[Data for this exercise Boundary: Start]

[config.mk]
export PLATFORM = sky130hd
export DESIGN_NAME = fifo_stream_reader_flat
export DESIGN_NICKNAME = d
export VERILOG_FILES = /design/src/rtl/fifo_stream_reader_pkg.sv /design/src/rtl/fifo_stream_reader_if.sv /design/src/rtl/fifo_stream_reader_out_buf.sv /design/src/rtl/fifo_stream_reader.sv /design/src/flat_wrapper.sv
export SDC_FILE = /design/constraint.sdc
export NUM_CORES = 1
export LEC_CHECK = 0
export ABC_CLOCK_PERIOD_IN_PS = 7100
export CORE_UTILIZATION = 45
export DETAILED_ROUTE_END_ITERATION = 8
export DONT_BUFFER_PORTS = 1
export HOLD_SLACK_MARGIN = 0.02
export PLACE_DENSITY = 0.72
export REMOVE_ABC_BUFFERS = 1
export SYNTH_ARGS = -nofsm -noshare
export SYNTH_HDL_FRONTEND = slang
export SYNTH_SLANG_ARGS = --single-unit
[constraint.sdc]
create_clock -name clk -period 7.1 [get_ports clk]
set_clock_uncertainty 0.2 [all_clocks]
set_input_delay 0.71 -clock clk [delete_from_list [all_inputs] [get_ports clk]]
set_output_delay 0.71 -clock clk [all_outputs]
set_load 0.005 [all_outputs]
[src/rtl/fifo_stream_reader_pkg.sv]
// Shared types and sizing for the FIFO read-side stream master.
package fifo_rd_pkg;

    typedef enum logic [1:0] {
        IDLE,
        ACTIVE,
        FLUSH
    } rd_state_e;

    localparam int unsigned BUF_ENTRIES = 2;
    localparam int unsigned OCC_W       = $clog2(BUF_ENTRIES + 1);

endpackage

[src/rtl/fifo_stream_reader_if.sv]
// Valid/ready output stream with burst framing.
interface fifo_stream_reader_if #(
    parameter int WIDTH = 32
);

    logic             m_valid;
    logic             m_ready;
    logic [WIDTH-1:0] m_data;
    logic             m_last;

    modport master (output m_valid, m_data, m_last, input m_ready);
    modport slave  (input m_valid, m_data, m_last, output m_ready);

endinterface

[src/rtl/fifo_stream_reader_out_buf.sv]
// Two-entry valid/ready skid buffer; head register drives the output word.
module fifo_out_buf
    import fifo_rd_pkg::*;
#(
    parameter int WIDTH = 32
) (
    input  logic             clk,
    input  logic             reset,
    input  logic             flush,
    input  logic             push,
    input  logic [WIDTH-1:0] push_data,
    input  logic             pop,
    output logic             valid,
    output logic [WIDTH-1:0] data,
    output logic [OCC_W-1:0] occ
);

    logic [WIDTH-1:0] head;
    logic [WIDTH-1:0] tail;

    always_ff @(posedge clk) begin
        if (reset || flush) begin
            head <= '0;
            tail <= '0;
            occ  <= '0;
        end else begin
            // Credit logic upstream guarantees no push lands in a full, non-draining buffer.
            assert (!(push && !pop && occ == OCC_W'(BUF_ENTRIES)));
            assert (!(pop && occ == '0));
            unique case ({push, pop})
                2'b10: begin
                    if (occ == '0) head <= push_data;
                    else           tail <= push_data;
                    occ <= occ + 1'b1;
                end
                2'b01: begin
                    head <= tail;
                    occ  <= occ - 1'b1;
                end
                2'b11: begin
                    if (occ == OCC_W'(1)) begin
                        head <= push_data;
                    end else begin
                        head <= tail;
                        tail <= push_data;
                    end
                end
                default: ;
            endcase
        end
    end

    assign valid = (occ != '0);
    assign data  = head;

endmodule

[src/rtl/fifo_stream_reader.sv]
// Read-side master for the sync FIFO: issues reads against output-buffer credit
// and presents the words as a framed valid/ready stream.
module fifo_stream_reader
    import fifo_rd_pkg::*;
#(
    parameter int WIDTH = 32,
    parameter int DEPTH = 8,
    parameter int BURST = 4,
    parameter int CNT_W = 16
) (
    input  logic                 clk,
    input  logic                 reset,
    input  logic                 clear,
    input  logic                 fifo_empty,
    input  logic                 fifo_write,
    input  logic [WIDTH-1:0]     fifo_data,
    output logic                 fifo_read,
    fifo_stream_reader_if.master m,
    output logic [CNT_W-1:0]     words_out
);

    localparam int BEAT_W = (BURST > 1) ? $clog2(BURST) : 1;

    rd_state_e         state;
    logic              pending;
    logic              pop;
    logic              rd_acc;
    logic              capture;
    logic              buf_valid;
    logic [WIDTH-1:0]  buf_data;
    logic [OCC_W-1:0]  occ;
    logic [OCC_W:0]    credit;
    logic [BEAT_W-1:0] beat_cnt;

    assign pop    = m.m_valid && m.m_ready;
    // Buffer slots already spoken for once this cycle's pop leaves.
    assign credit = {1'b0, occ} + {{OCC_W{1'b0}}, pending} - {{OCC_W{1'b0}}, pop};

    assign fifo_read = !reset && !clear && (state != FLUSH) && !fifo_empty && !fifo_write
                       && (credit < (OCC_W+1)'(BUF_ENTRIES));
    assign rd_acc    = fifo_read && !fifo_write && !fifo_empty;
    assign capture   = pending && !clear;

    fifo_out_buf #(.WIDTH(WIDTH)) u_buf (
        .clk       (clk),
        .reset     (reset),
        .flush     (clear),
        .push      (capture),
        .push_data (fifo_data),
        .pop       (pop),
        .valid     (buf_valid),
        .data      (buf_data),
        .occ       (occ)
    );

    assign m.m_valid = buf_valid;
    assign m.m_data  = buf_data;
    assign m.m_last  = buf_valid && (beat_cnt == BEAT_W'(BURST - 1));

    always_ff @(posedge clk) begin
        if (reset) begin
            assert (DEPTH >= int'(BUF_ENTRIES) && BURST >= 1);
            state     <= IDLE;
            pending   <= 1'b0;
            beat_cnt  <= '0;
            words_out <= '0;
        end else if (clear) begin
            state    <= FLUSH;
            pending  <= 1'b0;
            beat_cnt <= '0;
        end else begin
            pending <= rd_acc;
            if (pop) begin
                words_out <= words_out + 1'b1;
                beat_cnt  <= (beat_cnt == BEAT_W'(BURST - 1)) ? '0 : beat_cnt + 1'b1;
            end
            unique case (state)
                IDLE:    if (rd_acc) state <= ACTIVE;
                ACTIVE:  if (occ == '0 && !pending && !rd_acc) state <= IDLE;
                FLUSH:   state <= IDLE;
                default: state <= IDLE;
            endcase
        end
    end

endmodule

[src/flat_wrapper.sv]
// flat-port wrapper written by rule: the top's interface ports become plain ports
module fifo_stream_reader_flat import fifo_rd_pkg::*;
#(
    parameter int WIDTH = 32,
    parameter int DEPTH = 8,
    parameter int BURST = 4,
    parameter int CNT_W = 16
)
  (clk, reset, clear, fifo_empty, fifo_write, fifo_data, fifo_read, words_out, m_m_valid, m_m_data, m_m_last, m_m_ready);
  fifo_stream_reader_if #(.WIDTH(WIDTH)) m_i ();
  input  logic clk;
  input  logic reset;
  input  logic clear;
  input  logic fifo_empty;
  input  logic fifo_write;
  input  logic [WIDTH-1:0] fifo_data;
  output logic fifo_read;
  output logic [CNT_W-1:0] words_out;
  output wire logic [$bits(m_i.m_valid)-1:0] m_m_valid;
  output wire logic [$bits(m_i.m_data)-1:0] m_m_data;
  output wire logic [$bits(m_i.m_last)-1:0] m_m_last;
  input wire logic [$bits(m_i.m_ready)-1:0] m_m_ready;
  assign m_m_valid = m_i.m_valid;
  assign m_m_data = m_i.m_data;
  assign m_m_last = m_i.m_last;
  assign m_i.m_ready = m_m_ready;
  fifo_stream_reader #(.WIDTH(WIDTH), .DEPTH(DEPTH), .BURST(BURST), .CNT_W(CNT_W)) u_core (.clk(clk), .reset(reset), .clear(clear), .fifo_empty(fifo_empty), .fifo_write(fifo_write), .fifo_data(fifo_data), .fifo_read(fifo_read), .m(m_i), .words_out(words_out));
endmodule
# Yosys cells after proc, flatten, opt, wreduce, memory -nomap -nowiden
# Index checks and enable logic that the tools add are counted.
[op_classes] addsub=6 mul=0 div=0 magnitude_cmp=1 eq_ne=14 shifts=0 mux=12 bitwise=1 reduce_logical=31
[ops] op="32-bit 2-to-1 mux" n=4
[ops] op="32-bit case mux with 3 select lines" n=1
[ops] op="32-bit case mux with 2 select lines" n=1
[ops] op="16-bit by 1-bit adder with 16-bit output (second input constant)" n=1
[ops] op="1-bit logical AND" n=12
[ops] op="2-bit 2-to-1 mux" n=4
[ops] op="2-bit case mux with 2 select lines" n=2
[ops] op="2-bit AND reduction" n=4
[ops] op="2-bit by 1-bit == test with 1-bit output (second input constant)" n=3
[ops] op="2-bit == test (second input constant)" n=3
[ops] op="1-bit zero test" n=6
[ops] op="2-bit by 1-bit inequality test with 1-bit output (second input constant)" n=3
[ops] op="2-bit inequality test (second input constant)" n=3
[ops] op="3-bit by 2-bit inequality test with 1-bit output (second input constant)" n=2
[ops] op="2-bit nonzero test" n=3
[ops] op="2-bit by 1-bit adder with 2-bit output (second input constant)" n=2
[ops] op="2-bit zero test" n=2
[ops] op="2-bit by 1-bit adder with 3-bit output" n=1
[ops] op="3-bit by 2-bit < comparator with 1-bit output (second input constant)" n=1
[ops] op="3-bit AND reduction" n=1
[ops] op="3-bit nonzero test" n=1
[ops] op="3-bit by 1-bit subtractor with 3-bit output" n=1
[ops] op="2-bit OR reduction" n=1
[ops] op="2-bit by 1-bit subtractor with 2-bit output (second input constant)" n=1
[ops] op="other kinds (2)" n=2
[totals] ff_bits=87 latchBits=0 ram_bits=0 rom_bits=0 out_inout_bits=51 wordCells=73 mem_count=0

# Longest topological paths before layout
# Gate-level depths: netlist (run 1).
[depth] depth_word=13 depth_mapped=11

# Cells and area by module
# From an unflattened synthesis (run 1), not the netlist that was laid out.
[unflattened] hier_cells=423 area_unflattened_um2=3844.9
[by_module_without_submodules] module="fifo_out_buf" n_inst=1 cells_each=311 area_per_inst_um2=2812.7 seq_area_each_um2=1321.3
[by_module_without_submodules] module="fifo_stream_reader" n_inst=1 cells_each=112 area_per_inst_um2=1032.2 seq_area_each_um2=420.4

# Worst setup path before layout (run 1)
# No wires, ideal clock.
[synth_path] path_kind="flip-flop to output port" from="register u_core.u_buf.occ[1]" to="output fifo_read" arrival_ps=2147 t_required_ps=6190 path_slack_ps=4043 path_stages_with_launch=11 path_buffers=1 cell_sequence="dfxtp_1 inv_1 ha_1 nand2b_1 clkbuf_1 nor2_1 o21ai_0 fa_1 xnor2_1 nand3_1 nor3_1"
[synth_via] elab_chain_cells=5
[synth_lines] element="start, declared" line="fifo_stream_reader_out_buf.sv:15" text="output logic [OCC_W-1:0] occ"
[synth_lines] element="start signal, assigned" line="fifo_stream_reader_out_buf.sv:34" text="occ <= occ + 1'b1;"
[synth_lines] element="start signal, assigned" line="fifo_stream_reader_out_buf.sv:38" text="occ <= occ - 1'b1;"
[synth_lines] element="parallel branches: the longest is 2 deep, another holds 2-bit by 1-bit adder with 3-bit output"
[synth_lines] element="3-bit by 1-bit subtractor with 3-bit output *" line="fifo_stream_reader.sv:37" text="assign credit = {1'b0, occ} + {{OCC_W{1'b0}}, pending} - {{OCC_W{1'b0}}, pop};"
[synth_lines] element="3-bit by 2-bit < comparator with 1-bit output *" line="fifo_stream_reader.sv:40" text="&& (credit < (OCC_W+1)'(BUF_ENTRIES));"
[synth_lines] element="1-bit logical AND *" line="fifo_stream_reader.sv:40"
[synth_lines] element="end, declared" line="flat_wrapper.sv:17" text="output logic fifo_read;"
# Mark *: on every way between the ends.

# Worst setup path in the final report (run 1)
# Same ends and word-level chain as after synthesis.

==> reports/results.tsv, run 1 <==
metric	value	unit
share of cells above drive strength 1	0.0614	
Min Clock Period, post-route	3600	ps
post-synthesis mux area share	0.00283	
adder-cell area share of the yosys netlist	0.0305	
most common cell after layout, fill and taps aside	dfxtp_1	
Max-slew headroom	0.203	
DRC Markers	0	
pin slew with the least headroom to its limit	1190	ps
Pwr Total	877	µW
DR pass1 iterations	5	
CP Launch Type	flop	
Critical Path AT	2690	ps
worst hold stages	1	
sequential-to-total area share from yosys stat	0.493	
Starting Density	0.477	
met1 Track Usage GR	0.244	
Area contributors post-synth	dfxtp_1 (49%), a221oi_1 (7.9%), nand2_1 (7.8%), a21oi_1 (5.7%), nor3_1 (5.2%)	
cells along the critical path	inv_1 -> ha_1 -> nand2b_1 -> nor2_1 -> o21ai_0 -> fa_1 -> xnor2_1 -> nand3_1 -> nor3_1	
Cell Area, Synth	0.00353	mm²
via count	2873	
Synth Area in Compound Gates	0.160	
CTS Sinks	87	
vias in the first global route	2684	
main combinational cell family by area after synthesis	simple AND/OR/NAND/NOR gates	
worst r2r path cells	9	
Cells after Synth	419	
Slew Viols, Final	0	
crit path max-delay cell type	dfxtp_1	
Antenna Diode Count	0	
CP peak stage delay	400	ps
# IOs	89	
CTS tree	yes	
Worst-Skew Late Latency	340	ps
total CTS buffers	9	
RSZ-0062 raised after global routing	false	
drt wl/cell	15.6	µm
leading area contributor after synthesis	dfxtp_1	
max-cap viol count	0	
fmax	0.278	GHz
PnR worst setup slack	3500	ps
Synth cell types	39	
# Post-CTS Setup Buffers	0	
DIE WIDTH	90.6	µm
Total GRT Usage	0.196	
CTS resizes	0	
pwr dens	233	mW/mm²
outcome	completed	
Fin. Hold Viols	0	
crit share post-route	0.507	
count of final setup violators	0	
Setup TNS Final	0	ps
Avg Inst Size Synth	8.43	µm²
worst slack at placement	3770	ps
Core Rows	31	
antenna-violating nets left	0	
most frequent cells in the layout	dfxtp_1 (87), nand2_1 (73), nor2_1 (48)	
top_reg_cell synth	dfxtp_1	
HP Class	reg2reg	
Post-synth EDFFs	0	
WP data required	6190	ps
Worst Hold Margin	214	ps
Final Net Count	448	
area share of the largest cell type after synthesis	0.493	
met2 Resource Use GR	0.326	
Crit. End Element	output port	
clk buf depth	2	
cts hold-fix bufs	0	
Root Buffer	clkbuf_8	
Avg Vias per Cell	5.68	
Clock Pin Slew Worst Setup and Hold Paths	90	ps
peak supply drop	0.000135	V
Leak Pwr	1.22	nW
Worst Path Class, Setup	reg2out	
DIE HEIGHT	90.6	µm
GRT overflow	0	
XOR/XNOR share of the synthesized area	0.0322	
GP Congestion	0.820	
antenna violations before repair	0	
post-synthesis register bit count	87	
H-tree depth	3	
Die Area	0.00821	mm²
Synth Warn #	0	
Detail Placement HPWL	4.87	mm
Core Region	0.00741	mm²
fin util	0.508	
Max Fanout on Critical Path	8	
routed wire length	7.89	mm
area growth from synthesis to layout	6.44	%
Simple-Gate Fraction of Synth Area	0.240	
first-pass GRT wire length	13.0	mm
buffers added on ports	0	
post-synthesis async set-or-reset flop share	0	
global routing usage on met3	0.0488	
largest net degree at the start of global routing	72	
GR peak layer	met2	
initial drt markers	164	
[state kept, by name (all words and copies together) (netlist names)]
signal,flops
u_core.words_out,16
u_core.beat_cnt,2
u_core.u_buf.tail,32
u_core.pending,1
u_core.u_buf.data,32
u_core.u_buf.occ,2
u_core.state,2
[layer usage]
| metal | part of all wire | wire length (µm) | up-vias |
|---|---|---|---|
| met5 | 0 | 0 | - |
| met4 | 0.0094 | 74 | 0 |
| met3 | 0.049 | 386 | 7 |
| met2 | 0.49 | 3880 | 69 |
| met1 | 0.45 | 3550 | 1367 |
| li1 | - | - | 1430 |
[per-stage QoR]
| step | instances | cell area [µm²] |
|---|---|---|
| floorplan | 388 | 3410 |
| global placement | 490 | 3560 |
| detailed placement | 490 | 3560 |
| CTS | 506 | 3760 |
| global route | 506 | 3760 |
| finish | 506 | 3760 |
[Yosys cell counts (2+ instances only)]
cell,number
or3_1,4
and4_1,2
a21oi_1,40
nor2b_1,4
o21ai_0,6
nand2_1,73
xnor2_1,6
nor3_1,37
clkbuf_1,27
dfxtp_1,87
nor2_1,48
ha_1,7
a221oi_1,32
nand3_1,6
inv_1,4
xor2_1,7
nand4_1,4
buf_2,3
a211oi_1,2
[critical path: cells and delay by family, from the launching register on]
kind            cells  cell delay, ps
simple gates        4             900
buf+inv             1             100
compound gates      1             140
flops               1             400
fa+ha+maj           2             660
xor+xnor            1             160
[kinds of logic after synthesis]
family                     Yosys count
buffers and inverters               36
muxes                                1
DFF                                 87
and+or+nand+nor                    189
AOI/OAI and AO/OA                   85
adders and majority gates            8
xor gates and xnor gates            13
[layout make-up]
cell class	instances	area, µm²
clock buffer	10	138
clock inverter	6	67.6
fill	710	3650
inverter	5	18.8
multi-input combinational	296	1650
sequential	87	1740
tap	99	124
timing repair buffer	3	22.5
[report_power, final]
group / switching [mW] / total (mW) / internal (mW)
clock network: 0.183 / 0.357 / 0.174
registers: 0.00267 / 0.494 / 0.491
logic: 0.0186 / 0.0264 / 0.00782
[path summary, 6_finish.rpt]
check / start / end / slack [ps]
max: u_core.u_buf.occ[1] / fifo_read / 3500
min: u_core.state[1] / u_core.state[0] / 210
max reg2reg: u_core.u_buf.occ[1] / u_core.u_buf.data[21] / 3810
min reg2reg: u_core.state[1] / u_core.state[0] / 210
Power figures use the tool's default switching activity.
==> run 2: changes to the inputs <==
--- a/config.mk
+++ b/config.mk
@@ -5,7 +5,8 @@
 export SDC_FILE = /design/constraint.sdc
 export NUM_CORES = 1
 export LEC_CHECK = 0
-export ABC_CLOCK_PERIOD_IN_PS = 7100
+export ABC_AREA = 1
+export ABC_CLOCK_PERIOD_IN_PS = 3400
 export CORE_UTILIZATION = 45
 export DETAILED_ROUTE_END_ITERATION = 8
 export DONT_BUFFER_PORTS = 1
==> constraint.sdc (replaced) <==
create_clock -name clk -period 3.4 [get_ports clk]
set_clock_uncertainty 0.2 [all_clocks]
set_input_delay 0.34 -clock clk [delete_from_list [all_inputs] [get_ports clk]]
set_output_delay 0.34 -clock clk [all_outputs]
set_load 0.005 [all_outputs]
==> run 2 against run 1 <==
Net effect:
- synthesized area grew 13%
- clock-buffer cell count is the same
- non-clock buffer count grew 38
- die area grew 13%
- design area grew 23%
- register-to-register slack lost 3200 ps
- largest cell class unchanged
==> reports/results.tsv, run 2 <==
metric	value	unit
outcome	completed	
Core Region	0.00838	mm²
Crit. End Element	output port	
pin slew with the least headroom to its limit	555	ps
R2R setup slack	600	ps
largest net degree at the start of global routing	59	
Synth cell types	31	
DRC Markers	0	
CP Launch Type	flop	
area growth from synthesis to layout	15.5	%
CTS tree	yes	
Max-slew headroom	0.629	
HP Class	in2reg	
antenna-violating nets left	0	
antenna violations before repair	0	
max-cap viol count	0	
area share of the largest cell type after synthesis	0.436	
sequential-to-total area share from yosys stat	0.436	
Area contributors post-synth	dfxtp_1 (44%), o21ai_0 (11%), inv_1 (8.7%), nand3_1 (5.5%), o21bai_1 (5.5%)	
sequential share of power	0.514	
Total GRT Usage	0.201	
count of final setup violators	0	
Final Net Count	594	
post-route insts no fill	657	
Cells after Synth	524	
Avg Vias per Cell	5.25	
DIE HEIGHT	96.2	µm
Worst-Skew Late Latency	350	ps
Cell Area, Synth	0.00399	mm²
Detail Placement HPWL	5.69	mm
WP data required	2860	ps
most numerous cell in the Yosys netlist	inv_1	
Cells after DPL	606	
Die Area	0.00925	mm²
switching part of the total	0.212	
fmax	0.331	GHz
most frequent cells in the layout	inv_1 (92), dfxtp_1 (87), o21ai_0 (85)	
most common cell after layout, fill and taps aside	inv_1	
first-pass GRT wire length	14.5	mm
Commonest cells post-synth	inv_1 (92), dfxtp_1 (87), o21ai_0 (85), nand3_1 (44), a21oi_1 (42)	
Min Clock Period, post-route	3020	ps
drt wl/cell	13.7	µm
Fin. Hold Viols	0	
total CTS buffers	9	
Net Sw Power	424	µW
# IOs	89	
Antenna Diode Count	0	
vias in the first global route	3186	
post-synthesis register bit count	87	
DR pass1 iterations	4	
CTS Sinks	87	
Max Fanout on Critical Path	11	
DR top layer	met4	
fin util	0.550	
GP Congestion	0.775	
routed wl met3	573	µm
top_reg_cell synth	dfxtp_1	
RSZ-0062 raised after global routing	false	
Worst Path Class, Setup	reg2out	
# Post-CTS Setup Buffers	0	
share of cells above drive strength 1	0.0634	
WL met1	4.24	mm
via count	3446	
Root Buffer	clkbuf_8	
Slew Viols, Final	0	
Starting Density	0.476	
initial drt markers	129	
DIE WIDTH	96.2	µm
Leak Pwr	2.02	nW
Critical Path AT	2480	ps
peak supply drop	0.000276	V
Clock Pin Slew Worst Setup and Hold Paths	80	ps
post-synthesis async set-or-reset flop share	0	
crit share post-route	0.889	
Post-synth EDFFs	0	
met2 wire length	4.05	mm
CTS resizes	0	
clk buf depth	2	
Clock power frac	0.432	
H-tree depth	3	
routed wire length	9.00	mm
buffers added on ports	0	
P_int	1.58	mW
combinational share of power	0.054	
Synth Warn #	0	
cts hold-fix bufs	36	
GRT overflow	0	
Core Rows	33	
pwr dens	434	mW/mm²
Setup TNS Final	0	ps
leading area contributor after synthesis	dfxtp_1	
Avg Inst Size Synth	7.62	µm²
[run 2: kinds of logic after synthesis]
family	after synthesis	synth area share
AOI/OAI and AO/OA	187	0.257
buffers and inverters	124	0.131
and+or+nand+nor	116	0.144
DFF	87	0.436
adders and majority gates	8	0.0270
xor gates and xnor gates	2	0.00439
[run 2: layout make-up]
cell class / instances / area (µm²)
clock buffers: 10 / 138
clock inverters: 5 / 106
fillers: 776 / 3770
inverters: 96 / 363
multi-input cells: 313 / 1730
flip-flops and latches: 87 / 1740
well taps: 105 / 131
repair buffers: 41 / 398
[run 2: metrics by stage]
step                      hold slack [ps]  worst slack (ps)  cell area (µm²)  power (mW)
after floorplan                       189               260             3830        1.11
after global placement                197               772             4010        1.13
after detailed placement              196               625             4010        1.13
after CTS                            22.9               338             4610        2.02
after global routing                 45.0               158             4610        2.08
final                                39.2               376             4610        2.00
[run 2: worst paths after layout]
kind	startpoint	to	cells after the start
max	u_core.u_buf.occ[1]	fifo_read	10
min	fifo_empty	u_core.pending	3
max reg2reg	u_core.u_buf.occ[1]	u_core.u_buf.data[5]	13
min reg2reg	u_core.state[1]	u_core.state[0]	1
[run 2: per-layer routing]
metal,track usage,vias up
met1,0.256,1564
met5,0,-
met2,0.323,96
met4,0.0871,0
met3,0.0490,11
li1,-,1775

[Data for this exercise Boundary: End]

Assignment ::
Which lines of the material above hold the string "length"? Pull them out.

Expected answer ::
routed wire length	7.89	mm
first-pass GRT wire length	13.0	mm
| metal | part of all wire | wire length (µm) | up-vias |
first-pass GRT wire length	14.5	mm
met2 wire length	4.05	mm
routed wire length	9.00	mm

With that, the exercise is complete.